## DATA SHOWN
<file path="src/core/port_irq_pkg.sv">
// Package with register offsets, field positions and state types for the port interrupt block.
package port_irq_pkg;

  // Register byte offsets within the port window.
  localparam logic [7:0] OFS_IRQ_ENABLE = 8'h14;
  localparam logic [7:0] OFS_CMD_STATUS = 8'h18;

  // Writable enable bits; bits 21:8 and 25 are reserved and read as zero.
  localparam logic [31:0] IRQ_EN_WMASK = 32'hfdc0_00ff;
  // Position of the mechanical presence enable.
  localparam int MECH_EN_BIT = 7;
  // Position of the cold presence enable.
  localparam int COLD_EN_BIT = 31;
  // Command register field positions.
  localparam int RUN_BIT = 0;
  localparam int FRE_BIT = 4;
  // Reset value of both registers.
  localparam logic [31:0] REG_RESET = 32'h0000_0000;
  // Number of command slots.
  localparam int SLOT_COUNT = 32;

  // Register access request from the host side.
  typedef struct packed {
    logic wr;
    logic rd;
    logic [7:0] addr;
    logic [31:0] wdata;
  } reg_req_t;

  // Command engine states.
  typedef enum logic [1:0] {
    ENG_IDLE,
    ENG_RUN,
    ENG_STOP
  } eng_state_t;

endpackage : port_irq_pkg

</file>
<file path="src/core/port_irq_start.sv">
// Port interrupt enable, interrupt combine and command-engine run control.
//
// Operation
// - Received-FIS flags 0..3 raise interrupt when enabled.
// - Unknown FIS flag raises interrupt when enabled.
// - Descriptor done flag raises interrupt when enabled.
// - Port change flag raises interrupt when enabled.
// - Mechanical presence flag raises interrupt when enabled.
// - No presence switch: bit 7 reads zero.
// - PHY ready change raises interrupt when enabled.
// - Wrong port multiplier raises interrupt when enabled.
// - Overflow flag raises interrupt when enabled.
// - Nonfatal link error raises interrupt when enabled.
// - Fatal link error raises interrupt when enabled.
// - Host bus data error raises interrupt when enabled.
// - Host bus fatal error raises interrupt when enabled.
// - Task file error raises interrupt when enabled.
// - Cold presence flag raises interrupt when enabled.
// - No cold detect: bit 31 reads zero.
// - Process commands only while run bit set.
// - Run rising edge restarts at slot zero.
// - Run falling: clear issue vector once idle.
// - Flags clear by writing one elsewhere.
// - Post received frames only while receive enabled.
`timescale 1ns/1ps
module port_irq_start
  import port_irq_pkg::*;
#(
  parameter bit HAS_MECH_SWITCH = 1'b1,
  parameter bit HAS_COLD_DETECT = 1'b1,
  parameter int SLOTS = SLOT_COUNT
) (
  input wire logic clk_i,
  input wire logic reset_n_i,
  input wire reg_req_t req_i,
  input wire logic global_interrupt_enable_i,
  input wire logic [31:0] port_flags_i,
  input wire logic [SLOTS-1:0] issue_set_i,
  input wire logic [SLOTS-1:0] slot_done_i,
  input wire logic engine_idle_i,
  output logic [31:0] rdata_o,
  output logic port_irq_o,
  output logic engine_active_o,
  output logic restart_pulse_o,
  output logic fis_post_allow_o,
  output logic [SLOTS-1:0] command_issue_vector_o
);

  // Effective write mask with unsupported presence enables forced read-only.
  localparam logic [31:0] EN_MASK = IRQ_EN_WMASK
    & ~({31'h0, !HAS_MECH_SWITCH} << MECH_EN_BIT)
    & ~({31'h0, !HAS_COLD_DETECT} << COLD_EN_BIT);

  // Stored interrupt enables.
  logic [31:0] irq_en_r;
  // Run bit and receive enable.
  logic run_r;
  logic fre_r;
  // Engine state and issue vector.
  eng_state_t state_r;
  logic [SLOTS-1:0] ci_r;
  // Interrupt output register.
  logic irq_r;
  // Read data register.
  logic [31:0] rdata_r;
  // Restart pulse register.
  logic restart_r;
  // Write strobes.
  logic wr_en;
  logic wr_cmd;
  // Combined pending conditions.
  logic [31:0] pending;

  assign wr_en = req_i.wr && (req_i.addr == OFS_IRQ_ENABLE);
  assign wr_cmd = req_i.wr && (req_i.addr == OFS_CMD_STATUS);

  // Enable register; reserved and unsupported bits never store.
  always_ff @(posedge clk_i) begin
    if (!reset_n_i) begin
      irq_en_r <= REG_RESET;
    end else if (wr_en) begin
      irq_en_r <= req_i.wdata & EN_MASK;
    end
  end

  // Per-bit qualification of each flag by its enable.
  assign pending = irq_en_r & port_flags_i & EN_MASK;

  // Interrupt is a level: it stays up while the global enable and any pair stay set, and software
  // removes it by clearing the flag, which lives in the neighbouring block.
  always_ff @(posedge clk_i) begin
    if (!reset_n_i) begin
      irq_r <= 1'b0;
    end else begin
      irq_r <= global_interrupt_enable_i && (|pending);
    end
  end

  // Run and receive enable bits of the command register.
  always_ff @(posedge clk_i) begin
    if (!reset_n_i) begin
      run_r <= 1'b0;
      fre_r <= 1'b0;
    end else if (wr_cmd) begin
      // The run bit is taken as written; ordering against receive enable
      // is software's duty, so the block does not second-guess it.
      // software ordering
      run_r <= req_i.wdata[RUN_BIT];
      fre_r <= req_i.wdata[FRE_BIT];
    end
  end

  // Engine state: runs while the run bit is one, drains to idle on stop.
  always_ff @(posedge clk_i) begin
    if (!reset_n_i) begin
      state_r <= ENG_IDLE;
      restart_r <= 1'b0;
    end else begin
      restart_r <= 1'b0;
      case (state_r)
        ENG_IDLE: begin
          if (run_r) begin
            state_r <= ENG_RUN;
            restart_r <= 1'b1;
          end
        end
        ENG_RUN: begin
          if (!run_r) begin
            state_r <= ENG_STOP;
          end
        end
        ENG_STOP: begin
          if (engine_idle_i) begin
            state_r <= ENG_IDLE;
          end
        end
        default: begin
          state_r <= ENG_IDLE;
        end
      endcase
    end
  end

  // Issue vector; set by issue wins over completion in the same cycle.
  always_ff @(posedge clk_i) begin
    if (!reset_n_i) begin
      ci_r <= '0;
    end else if (state_r == ENG_STOP && engine_idle_i) begin
      ci_r <= '0;
    end else begin
      ci_r <= (ci_r & ~slot_done_i) | issue_set_i;
    end
  end

  // Register read path, one cycle after the request.
  always_ff @(posedge clk_i) begin
    if (!reset_n_i) begin
      rdata_r <= REG_RESET;
    end else if (req_i.rd) begin
      case (req_i.addr)
        OFS_IRQ_ENABLE: rdata_r <= irq_en_r;
        OFS_CMD_STATUS: begin
          rdata_r <= REG_RESET;
          rdata_r[RUN_BIT] <= run_r;
          rdata_r[FRE_BIT] <= fre_r;
        end
        default: rdata_r <= REG_RESET;
      endcase
    end
  end

  assign rdata_o = rdata_r;
  assign port_irq_o = irq_r;
  assign engine_active_o = (state_r == ENG_RUN);
  assign restart_pulse_o = restart_r;
  assign fis_post_allow_o = fre_r;
  assign command_issue_vector_o = ci_r;
endmodule : port_irq_start

</file>
<file path="config.mk">
export PLATFORM = sky130hd
export DESIGN_NAME = port_irq_start
export DESIGN_NICKNAME = d
export VERILOG_FILES = /design/src/core/port_irq_pkg.sv /design/src/core/port_irq_start.sv
export SDC_FILE = /design/constraint.sdc
export NUM_CORES = 1
export LEC_CHECK = 0
export BUFFER_PORTS_ARGS = -buffer_cell sky130_fd_sc_hd__buf_2
export CORE_MARGIN = 1
export CORE_UTILIZATION = 43
export CTS_CLUSTER_SIZE = 8
export DETAILED_ROUTE_END_ITERATION = 10
export GPL_ROUTABILITY_DRIVEN = 0
export HOLD_SLACK_MARGIN = 0.12
export PLACE_DENSITY_LB_ADDON = 0.2
export SYNTH_ARGS = -nofsm -noshare
export SYNTH_HDL_FRONTEND = slang
export SYNTH_SLANG_ARGS = --single-unit
export TNS_END_PERCENT = 5
</file>
<file path="constraint.sdc">
create_clock -name clk_i -period 1.95 [get_ports clk_i]
set_input_delay 0.0975 -clock clk_i [delete_from_list [all_inputs] [get_ports clk_i]]
set_output_delay 0.0975 -clock clk_i [all_outputs]
set_load 0.05 [all_outputs]
</file>
### Yosys cells after proc, flatten, opt, wreduce, memory -nomap -nowiden

Index checks and enable logic that the tools add are counted.

| operators by class | value |
|---|---|
| equality and inequality tests | 7 |
| bitwise logic cells | 5 |
| reduce and logical (&&, ||, !) cells | 9 |
| muxes and demuxes | 6 |

Operators by type and width:

| cell | number |
|---|---|
| $and 32x32->32 | 2 |
| $pmux 32 s2 | 1 |
| $not 32->32 | 1 |
| $or 32x32->32 | 1 |
| $reduce_or 17->1 | 1 |
| $eq 8x5->1 const B | 2 |
| $mux 2 | 3 |
| $ne 2x2->1 const B | 3 |
| $pmux 2 s3 | 1 |
| $logic_and 1x1->1 | 4 |
| $reduce_and 3->1 | 1 |
| $eq 2x1->1 const B | 1 |
| $eq 2x2->1 const B | 1 |
| $logic_not 2->1 | 1 |
| $reduce_and 2->1 | 1 |
| $reduce_or 2->1 | 1 |
| $mux 1 | 1 |
| $not 1->1 | 1 |

| word-level totals | value |
|---|---|
| flip-flop bits (word level) | 87 |
| output and inout port bits | 68 |
| word-level logic and storage cells | 35 |
| input port bits | 142 |

### Depth between registers and ports, before layout

Gate-level depths: netlist (run 1).

| depth | value |
|---|---|
| depth after elaboration | 3 |
| mapped depth | 6 |
| mapped depth without buffers | 4 |

### Worst setup path after synthesis (run 1)

No wires, ideal clock.

| timing path | value |
|---|---|
| path kind | flip-flop to flip-flop |
| start point | register state_r[0] |
| end point | register state_r[1] |
| slack | 0.477 ns |
| buffers on the path | 0 |
| stages on the path, launching flop included | 4 |
| setup time | 0.067 ns |
| data required time | 1.883 ns |
| data arrival time | 1.406 ns |
| period minus slack after synthesis | 1.473 ns |
| path through | dfxtp_1 > nor2b_1 > a22oi_1 > nor2b_1 |

| between the ends | value |
|---|---|
| longest elaborated chain between the ends | 3 |
| elaborated cells between the ends (all ways) | 8 |
| classes of those cells | eq/ne: 5; mux: 1; reduce/logical: 2 |

RTL lines:

| what | RTL line | text |
|---|---|---|
| start: declaration | port_irq_start.sv:60 | `eng_state_t state_r;` |
| start signal: assignment | port_irq_start.sv:116 | `state_r <= ENG_IDLE;` |
| start signal: assignment | port_irq_start.sv:123 | `state_r <= ENG_RUN;` |
| start signal: assignment | port_irq_start.sv:129 | `state_r <= ENG_STOP;` |
| $eq 2x1->1 (*) | n/a |  |
| named net engine_active_o | port_irq_start.sv:43 | `output logic engine_active_o,` |
| $ne 2x2->1 (no line) | n/a |  |
| $reduce_and 3->1 (no line) | n/a |  |

The timed path passes the listed nets; every way through them passes the cells marked *.
A chain may end at the register's enable or synchronous reset.

### Final worst setup path (run 1)

| timing path | value |
|---|---|
| start point | input req_i[33] in the netlist's numbering |
| end point | register run_r |

| between the ends | value |
|---|---|
| longest elaborated chain between the ends | 2 |

RTL lines:

| what | RTL line | text |
|---|---|---|
| start: declaration | port_irq_start.sv:35 | `input wire reg_req_t req_i,` |
| $eq 8x5->1 | port_irq_start.sv:75 | `assign wr_cmd = req_i.wr && (req_i.addr == OFS_CMD_STATUS);` |
| $logic_and 1x1->1 | port_irq_start.sv:75 |  |
| end signal: assignment | port_irq_start.sv:108 | `run_r <= req_i.wdata[RUN_BIT];` |
| end: declaration | port_irq_start.sv:57 | `logic run_r;` |

No other way between the ends.

==> impl_metrics.toml, run 1 <==
[critical_path]
cp_max_fo = 3
rrSetupSlack_ps = 660
crit_path_start_kind = "input pin"
worst_setup_path_end_kind = "register"
required_ps = 2180
crit_type = "input pin to register"
r2r_start = "irq_en_r[4]$_SDFFE_PN0P_"
r2r-end = "port_irq_o$_SDFF_PN0_"
critPathArrivalTime_ps = 1560
worstRegToRegCells = 4

[clock_network]
clockBufferDepth = 2
post_cts.repair.setup_buffers = 0
cts_tree = "done"
cts_sinks = 72
cts-root-buf = "clkbuf_8"
cts_made_buffers = 9
h-tree-depth = 3
path_clk_slew_ps = 70
clock_latency_ps = 340

[synth]
synth_commonest_cells = "72 x dfxtp_1, 47 x a21oi_1, 35 x nor2_1"
synth_top_area_frac = 0.514
synth_cell_types = 27
synth_edf_count = 0
synth_area_leader_cell = "dfxtp_1"
syn_area_um2 = 2810
synth_ff_type = "dfxtp_1"
syn_inst = 336
synth-seq-area-share = 0.514
synth.most_common_cell = "dfxtp_1"
synthTopCellsByArea = "dfxtp_1 51%, a21oi_1 8.4%, nor2b_1 7.6%, nor2_1 4.7%, inv_1 4.4%"
ys_ff_latch = 72
avgSynthCellArea_um2 = 8.35
synthArstFlopShare = 0
ys_warn_count = 0

[power_and_ir_drop]
p_leak_nw = 2.41
power.density_nw_per_um2 = 819
ir_worst_vdd_mv = 0.672

[sta]
slew_violations = 0
clock_skew_ps = 8.91
fin_ws_ps = 620
post-route-period-util = 0.682
hold_viol = 0
rsz0062_at_grt = "false"
post-route-min-period_ps = 1330
relSlewSlack = 0.663
worst_pin_slew_ps = 506
fin_tns_setup_ps = 0
fmax_mhz = 752
setup_violations = 0

[routing]
drt_iter0_markers = 102
drc = 0
firstDrtPassIters = 4
ant_nets = 0
wl_mm = 9.27
wl_per_cell_um = 13.9
avgViaCountPerCell = 4.81
num_vias = 3196

[finish]
finish.utilization = 0.757
final_nets = 725
area_growth_pct = 70.3
layout.cells.non_filler = 665
diodes = 0
drive_above_1_share = 0.315

[placed_design]
placed_cells = 564
dp_hpwl_mm = 5.19
preCtsSetupSlack_ps = 653
port_buffers = 164

[run_status]
outcome = "finished, final reports clean"

[die]
start_util = 0.444
fp.dieArea_um2 = 6850
die_w_um = 82.8
coreArea_um2 = 6310
fp-row-count = 29
ios = 210
die_h_um = 82.8

[worst_hold_path]
holdPathStages = 4
min_path_type = "input pin to register"
hold_end = "port_irq_o$_SDFF_PN0_"
worstHoldStart = "port_flags_i[31]"

[global_routing]
grt_pass1_vias = 3036
antenna_found_initial = 0
overflow = 0
grt_start_max_net_pins = 35
grt_usage = 0.267
grt_pass1_wl_mm = 13.4

[job]
drv_cap = 0
==> cells by family after synthesis <==
group / count (synthesis) / share of synthesized area
and+or+nand+nor: 119 / 0.214
AOI/OAI and AO/OA: 78 / 0.155
DFF: 72 / 0.514
buffers and inverters: 64 / 0.108
muxes: 2 / 0.00714
other: 1 / 0.00134
==> registers in the layout, summed over array words and instances (netlist names) <==
register,count
command_issue_vector_o,32
fis_post_allow_o,1
irq_en_r,17
port_irq_o,1
rdata_o,17
restart_pulse_o,1
run_r,1
state_r,2
==> power breakdown <==
| group | internal, W | total (W) | switching [W] |
|---|---|---|---|
| combinational | 0.000269 | 0.000642 | 0.000373 |
| sequential | 0.00151 | 0.00154 | 0.0000235 |
| clock | 0.00118 | 0.00173 | 0.000552 |
==> critical path, stage by stage <==
cell and delay (ps):
buf_2 110, nor4b_4 300, and2_1 210, nand3_1 150, mux2i_1 140, dlygate4sd3_1 550
==> per-layer routing <==
layer,global-route usage,share of wire
met1,0.284,0.38
met4,0.166,0.036
met2,0.474,0.53
met3,0.0634,0.057
met5,0,0
==> what timing repair did <==
action                                 CTS  global route
endpoints found under the hold margin   53             0
hold buffers                            85             0
gates resized for setup                  0             0
==> final cells by class <==
class | instances | area [um2]
clock buffer | 11 | 151
clock inverter | 5 | 150
fill | 464 | 1540
inverter | 33 | 124
multi-input combinational | 214 | 1110
sequential | 72 | 1440
tap | 77 | 96.3
timing repair buffer | 253 | 1700
==> through the flow <==
| stage | total power [W] | hold WS (ps) | area, um2 |
|---|---|---|---|
| 6_report | 0.00391 | 134 | 4780 |
| 5_1_grt | 0.00406 | 143 | 4780 |
| 4_1_cts | 0.00390 | 128 | 4780 |
| 3_5_place_dp | 0.00205 | 309 | 3620 |
| 3_3_place_gp | 0.00204 | 301 | 3620 |
| 2_1_floorplan | 0.00190 | 215 | 2860 |
==> cells in the final DEF (no fill, tap or decap), types with 4 or more instances in the layout <==
cell type / count
bufinv_16: 5
nor2b_1: 34
nand2_1: 20
inv_1: 33
buf_4: 4
nor2_1: 35
clkbuf_8: 11
dlygate4sd3_1: 85
a21oi_1: 47
conb_1: 15
nand3_1: 21
a22oi_1: 6
buf_2: 164
dfxtp_1: 72
o21ai_0: 17
==> how the worst max path moves through the flow <==
| stage | startpoint | to | cells after the start |
|---|---|---|---|
| 2_1_floorplan | state_r[0]$_SDFFE_PN0P_ | state_r[1]$_SDFFE_PN0P_ | 3 |
| 3_3_place_gp | irq_en_r[4]$_SDFFE_PN0P_ | port_irq_o$_SDFF_PN0_ | 4 |
| 3_5_place_dp | irq_en_r[4]$_SDFFE_PN0P_ | port_irq_o$_SDFF_PN0_ | 4 |
| 4_1_cts | req_i[33] | fis_post_allow_o$_SDFFE_PN0P_ | 6 |
| 5_1_grt | req_i[33] | run_r$_SDFFE_PN0P_ | 6 |
| 6_report | req_i[33] | run_r$_SDFFE_PN0P_ | 6 |
Power figures use the tool's default switching activity.
==> inputs of run 2 (changes only) <==
--- a/config.mk
+++ b/config.mk
@@ -5,9 +5,10 @@
 export SDC_FILE = /design/constraint.sdc
 export NUM_CORES = 1
 export LEC_CHECK = 0
+export ABC_AREA = 1
 export BUFFER_PORTS_ARGS = -buffer_cell sky130_fd_sc_hd__buf_2
 export CORE_MARGIN = 1
-export CORE_UTILIZATION = 43
+export CORE_UTILIZATION = 41
 export CTS_CLUSTER_SIZE = 8
 export DETAILED_ROUTE_END_ITERATION = 10
 export GPL_ROUTABILITY_DRIVEN = 0
==> constraint.sdc (replaced) <==
create_clock -name clk_i -period 1.3 [get_ports clk_i]
set_input_delay 0.065 -clock clk_i [delete_from_list [all_inputs] [get_ports clk_i]]
set_output_delay 0.065 -clock clk_i [all_outputs]
set_load 0.05 [all_outputs]
==> impl_metrics.toml, run 2 <==
[run_status]
outcome = "complete, but fails checks"
violations = "setup timing"

[die]
die_w_um = 87.7
coreArea_um2 = 6940
die_h_um = 87.7
fp-row-count = 30
start_util = 0.434
fp.dieArea_um2 = 7690
ios = 210

[synth]
synthTopCellsByArea = "dfxtp_1 48%, nor2_1 10%, nand2_1 9.3%, inv_1 7.7%, a21oi_1 6.3%"
ys_ff_latch = 72
syn_area_um2 = 3010
synth_ff_type = "dfxtp_1"
syn_inst = 415
synth_edf_count = 0
synthArstFlopShare = 0
synth-seq-area-share = 0.479
synth_cell_types = 23
synth_commonest_cells = "81 x nor2_1, 75 x nand2_1, 72 x dfxtp_1"
ys_warn_count = 0
synth_top_area_frac = 0.479
avgSynthCellArea_um2 = 7.26
synth.most_common_cell = "nor2_1"
synth_area_leader_cell = "dfxtp_1"

[global_routing]
grt_pass1_vias = 3291
grt_start_max_net_pins = 35
antenna_found_initial = 0
grt_usage = 0.258
grt_pass1_wl_mm = 15.1
overflow = 0

[power_and_ir_drop]
power.density_nw_per_um2 = 1010
p_leak_nw = 2.78
ir_worst_vdd_mv = 0.489

[finish]
final_common_cell = "buf_2"
finish.utilization = 0.727
layout.cells.non_filler = 774
final_cell_mix = "164 x buf_2, 89 x dlygate4sd3_1, 80 x nor2_1"
num-fill-cells = 513
drive_above_1_share = 0.322
diodes = 0
final_nets = 816
largest_reg_flops = 32
area_growth_pct = 67.7

[sta]
post-route-min-period_ps = 1300
post-route-period-util = 1.00
fmax_mhz = 767
rsz0062_at_grt = "true"
clock_skew_ps = 5.35
slew_violations = 0
holdWs_ps = 138
fin_ws_ps = -3.75
hold_viol = 0
setup_violations = 1

[critical_path]
worst_setup_path_end_kind = "register"
crit_chain = "inv_1, nand2_1, nand2_1, nor2_1, dlygate4sd3_1"
rrSetupSlack_ps = -4
r2r_start = "irq_en_r[22]$_SDFFE_PN0P_"
slowest_delay_ps = 560
cp_common_cell = "nand2_1"
required_ps = 1580
worst-path-buf-inv = 2
cp_max_fo = 3
slowest_stage = "dlygate4sd3_1"
critPathTopFamily = "buffers and inverters"
crit_path_start_kind = "register"
critPathArrivalTime_ps = 1580
worstRegToRegCells = 5
crit_type = "register to register"
r2r-end = "irq_en_r[22]$_SDFFE_PN0P_"

[clock_network]
cts_sinks = 72
clock_latency_ps = 330
cts_made_buffers = 9
cts-root-buf = "clkbuf_8"
post_cts.repair.setup_buffers = 0
clockBufferDepth = 2
cts_tree = "done"
h-tree-depth = 3
path_clk_slew_ps = 70

[worst_hold_path]
min_path_type = "input pin to register"
holdPathStages = 7
worstHoldStart = "port_flags_i[3]"
hold_end = "port_irq_o$_SDFF_PN0_"

[routing]
avgViaCountPerCell = 4.45
wl_mm = 10.0
num_vias = 3446
drc = 0
wl_per_cell_um = 12.9
drt_iter0_markers = 104
firstDrtPassIters = 5
ant_nets = 0

[job]
drv_cap = 0

[placed_design]
dp_hpwl_mm = 5.54
placed_cells = 664
port_buffers = 164
[run 2: cell types whose count changed after synthesis, moves of 3 or more]
cell / delta
inv_1: +29
nand2_2: +11
buf_6: +3
a21oi_1: -9
nor2b_1: -34
nand3_1: -10
a22oi_1: -6
a21oi_2: +10
nor2_1: +46
nand2_1: +55
a22o_1: -3
[run 2: what timing repair did]
item,4_1_cts,5_1_grt
hold buffers,95,0
endpoints found under the hold margin,53,0
resized for setup,0,17
endpoints found under the setup margin,0,17
[run 2: layer usage]
layer	global-route usage	vias up	wire length, um
li1	-	1737	-
met1	0.285	1515	4060
met2	0.465	163	4890
met3	0.0688	31	715
met4	0.109	0	337
met5	0	-	0
[run 2: tightest hold or removal path: stages]
cell and delay [ps]:
buf_2 80, nand2_1 40, nand2_1 50, nor2_1 30
nand3_1 50, nor2_1 40, nor2_1 70
[run 2: kinds of logic after synthesis]
group | synth area share
flops | 0.479
buf+inv | 0.150
compound gates | 0.117
simple gates | 0.253
other cells | 0.00125
[run 2: cell type report]
class                   count  area, um2  area share
flip-flops and latches     72       1440       0.286
clock inverters             4       20.0     0.00396
repair buffers            265       1880       0.373
well taps                  96        120      0.0238
clock buffers              11        151      0.0300
inverters                  63        236      0.0468
multi-input cells         263       1200       0.237
[run 2: worst max-delay path by stage]
stage / startpoint / end / slack [ps] / cells past startpoint
after floorplan: state_r[0]$_SDFFE_PN0P_ / state_r[1]$_SDFFE_PN0P_ / 220 / 4
after global placement: req_i[35] / irq_en_r[28]$_SDFFE_PN0P_ / 250 / 8
after detailed placement: req_i[35] / irq_en_r[3]$_SDFFE_PN0P_ / 220 / 8
after CTS: req_i[35] / irq_en_r[30]$_SDFFE_PN0P_ / 30 / 9
after global routing: req_i[38] / irq_en_r[22]$_SDFFE_PN0P_ / -80 / 10
final: irq_en_r[22]$_SDFFE_PN0P_ / irq_en_r[22]$_SDFFE_PN0P_ / -4 / 5
[run 2: where the power goes]
group | switching (W) | internal, W | total [W]
logic | 0.000719 | 0.000459 | 0.00118
registers | 0.0000500 | 0.00230 | 0.00235
clock network | 0.000791 | 0.000773 | 0.00156
[run 2: metrics by stage]
stage | setup TNS [ps] | power, W | worst slack [ps] | instance area, um2
5_1_grt | -214 | 0.00530 | -75.8 | 5050
3_3_place_gp | 0 | 0.00328 | 253 | 3870
2_1_floorplan | 0 | 0.00302 | 216 | 3070
3_5_place_dp | 0 | 0.00329 | 223 | 3870
4_1_cts | 0 | 0.00506 | 31.6 | 5000
6_report | -3.75 | 0.00509 | -3.75 | 5050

## TASK BRIEF
Print, without alteration, only the lines above between the one holding "[run 2: worst max-delay path by stage]" and the one holding "after global placement: req_i[35]", inclusive.

## RESPONSE TO THE TASK
[run 2: worst max-delay path by stage]
stage / startpoint / end / slack [ps] / cells past startpoint
after floorplan: state_r[0]$_SDFFE_PN0P_ / state_r[1]$_SDFFE_PN0P_ / 220 / 4
after global placement: req_i[35] / irq_en_r[28]$_SDFFE_PN0P_ / 250 / 8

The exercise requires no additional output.